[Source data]

════════════════════

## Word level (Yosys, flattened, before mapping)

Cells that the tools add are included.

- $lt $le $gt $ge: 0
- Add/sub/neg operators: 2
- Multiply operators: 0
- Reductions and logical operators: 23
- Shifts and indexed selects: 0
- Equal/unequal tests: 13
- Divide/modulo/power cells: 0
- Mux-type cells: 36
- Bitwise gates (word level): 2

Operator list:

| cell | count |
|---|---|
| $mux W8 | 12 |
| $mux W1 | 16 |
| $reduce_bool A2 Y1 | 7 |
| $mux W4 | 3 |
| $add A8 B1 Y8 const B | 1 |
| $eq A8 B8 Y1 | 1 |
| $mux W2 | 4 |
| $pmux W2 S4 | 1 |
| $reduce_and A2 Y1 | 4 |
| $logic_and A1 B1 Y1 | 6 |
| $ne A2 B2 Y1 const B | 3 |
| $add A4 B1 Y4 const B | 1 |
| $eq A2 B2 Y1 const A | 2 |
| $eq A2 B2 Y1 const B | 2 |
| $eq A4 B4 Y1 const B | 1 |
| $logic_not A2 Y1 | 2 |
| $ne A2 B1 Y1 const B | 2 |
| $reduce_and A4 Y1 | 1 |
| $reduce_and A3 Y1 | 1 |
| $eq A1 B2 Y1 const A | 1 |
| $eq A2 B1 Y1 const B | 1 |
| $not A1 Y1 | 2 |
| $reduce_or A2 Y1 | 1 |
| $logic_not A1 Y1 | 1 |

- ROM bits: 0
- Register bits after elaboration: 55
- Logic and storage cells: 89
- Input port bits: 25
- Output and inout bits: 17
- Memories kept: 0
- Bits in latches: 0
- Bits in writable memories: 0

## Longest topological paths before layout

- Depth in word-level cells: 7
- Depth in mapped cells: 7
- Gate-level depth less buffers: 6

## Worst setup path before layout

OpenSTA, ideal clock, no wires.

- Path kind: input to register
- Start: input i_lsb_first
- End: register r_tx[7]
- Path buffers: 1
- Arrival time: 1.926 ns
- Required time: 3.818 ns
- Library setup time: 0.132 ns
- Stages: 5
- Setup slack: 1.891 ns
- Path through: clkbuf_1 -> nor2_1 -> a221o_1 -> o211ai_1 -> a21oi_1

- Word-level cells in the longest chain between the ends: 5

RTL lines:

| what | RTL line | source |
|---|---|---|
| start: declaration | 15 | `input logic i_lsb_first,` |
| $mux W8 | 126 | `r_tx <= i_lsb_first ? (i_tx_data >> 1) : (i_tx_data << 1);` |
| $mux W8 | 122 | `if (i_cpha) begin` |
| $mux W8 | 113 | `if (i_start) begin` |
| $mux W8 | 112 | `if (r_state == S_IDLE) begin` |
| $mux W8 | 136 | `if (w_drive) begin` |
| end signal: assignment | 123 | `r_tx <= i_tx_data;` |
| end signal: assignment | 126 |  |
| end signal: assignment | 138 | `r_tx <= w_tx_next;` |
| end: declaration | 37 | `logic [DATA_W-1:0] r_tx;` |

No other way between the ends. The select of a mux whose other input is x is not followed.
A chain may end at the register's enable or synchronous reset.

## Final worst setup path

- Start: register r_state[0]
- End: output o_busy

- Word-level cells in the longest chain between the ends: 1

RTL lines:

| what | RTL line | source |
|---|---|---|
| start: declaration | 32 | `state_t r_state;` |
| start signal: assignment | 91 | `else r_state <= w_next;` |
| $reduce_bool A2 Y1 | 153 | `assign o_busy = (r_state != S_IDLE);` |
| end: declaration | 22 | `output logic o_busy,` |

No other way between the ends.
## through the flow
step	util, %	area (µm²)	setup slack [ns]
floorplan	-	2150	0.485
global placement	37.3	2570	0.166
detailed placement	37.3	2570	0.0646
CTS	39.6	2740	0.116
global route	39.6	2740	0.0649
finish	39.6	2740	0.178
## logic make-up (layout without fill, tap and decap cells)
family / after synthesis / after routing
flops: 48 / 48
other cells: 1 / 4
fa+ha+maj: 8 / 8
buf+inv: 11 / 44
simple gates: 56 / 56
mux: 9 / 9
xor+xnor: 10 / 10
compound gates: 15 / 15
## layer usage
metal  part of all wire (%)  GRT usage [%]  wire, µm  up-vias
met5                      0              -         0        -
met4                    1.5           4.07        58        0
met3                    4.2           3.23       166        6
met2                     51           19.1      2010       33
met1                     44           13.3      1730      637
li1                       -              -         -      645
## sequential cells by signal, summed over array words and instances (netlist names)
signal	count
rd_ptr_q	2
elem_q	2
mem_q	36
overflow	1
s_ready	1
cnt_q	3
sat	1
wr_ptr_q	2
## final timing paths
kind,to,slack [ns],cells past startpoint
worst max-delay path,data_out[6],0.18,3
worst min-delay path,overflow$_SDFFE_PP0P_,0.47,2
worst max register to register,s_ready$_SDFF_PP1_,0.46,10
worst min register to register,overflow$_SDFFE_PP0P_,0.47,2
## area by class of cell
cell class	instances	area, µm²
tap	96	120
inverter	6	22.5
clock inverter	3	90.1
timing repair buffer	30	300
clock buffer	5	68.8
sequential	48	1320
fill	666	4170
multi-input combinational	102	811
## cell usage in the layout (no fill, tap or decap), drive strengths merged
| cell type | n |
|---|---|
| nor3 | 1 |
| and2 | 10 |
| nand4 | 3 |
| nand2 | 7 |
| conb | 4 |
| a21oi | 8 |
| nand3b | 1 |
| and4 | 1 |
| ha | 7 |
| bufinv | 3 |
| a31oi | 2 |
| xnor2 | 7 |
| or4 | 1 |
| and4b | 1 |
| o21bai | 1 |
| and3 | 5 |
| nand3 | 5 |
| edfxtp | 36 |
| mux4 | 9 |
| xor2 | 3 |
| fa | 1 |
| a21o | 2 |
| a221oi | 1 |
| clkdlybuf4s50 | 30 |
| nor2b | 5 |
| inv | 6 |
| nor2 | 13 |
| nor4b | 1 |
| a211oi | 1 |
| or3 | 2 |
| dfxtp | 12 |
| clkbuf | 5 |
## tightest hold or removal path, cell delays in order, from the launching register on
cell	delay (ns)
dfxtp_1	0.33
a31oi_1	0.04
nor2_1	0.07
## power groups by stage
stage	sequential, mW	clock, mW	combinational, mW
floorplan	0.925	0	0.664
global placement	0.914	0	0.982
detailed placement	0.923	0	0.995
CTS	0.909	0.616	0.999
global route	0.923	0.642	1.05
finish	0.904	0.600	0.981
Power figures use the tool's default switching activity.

════════════════════

**What you have to do:** Transcribe, exactly as written, all lines of the entries above from the first to the one containing "- Mux-type cells: 36", and no more.

**Response to the exercise:**
## Word level (Yosys, flattened, before mapping)

Cells that the tools add are included.

- $lt $le $gt $ge: 0
- Add/sub/neg operators: 2
- Multiply operators: 0
- Reductions and logical operators: 23
- Shifts and indexed selects: 0
- Equal/unequal tests: 13
- Divide/modulo/power cells: 0
- Mux-type cells: 36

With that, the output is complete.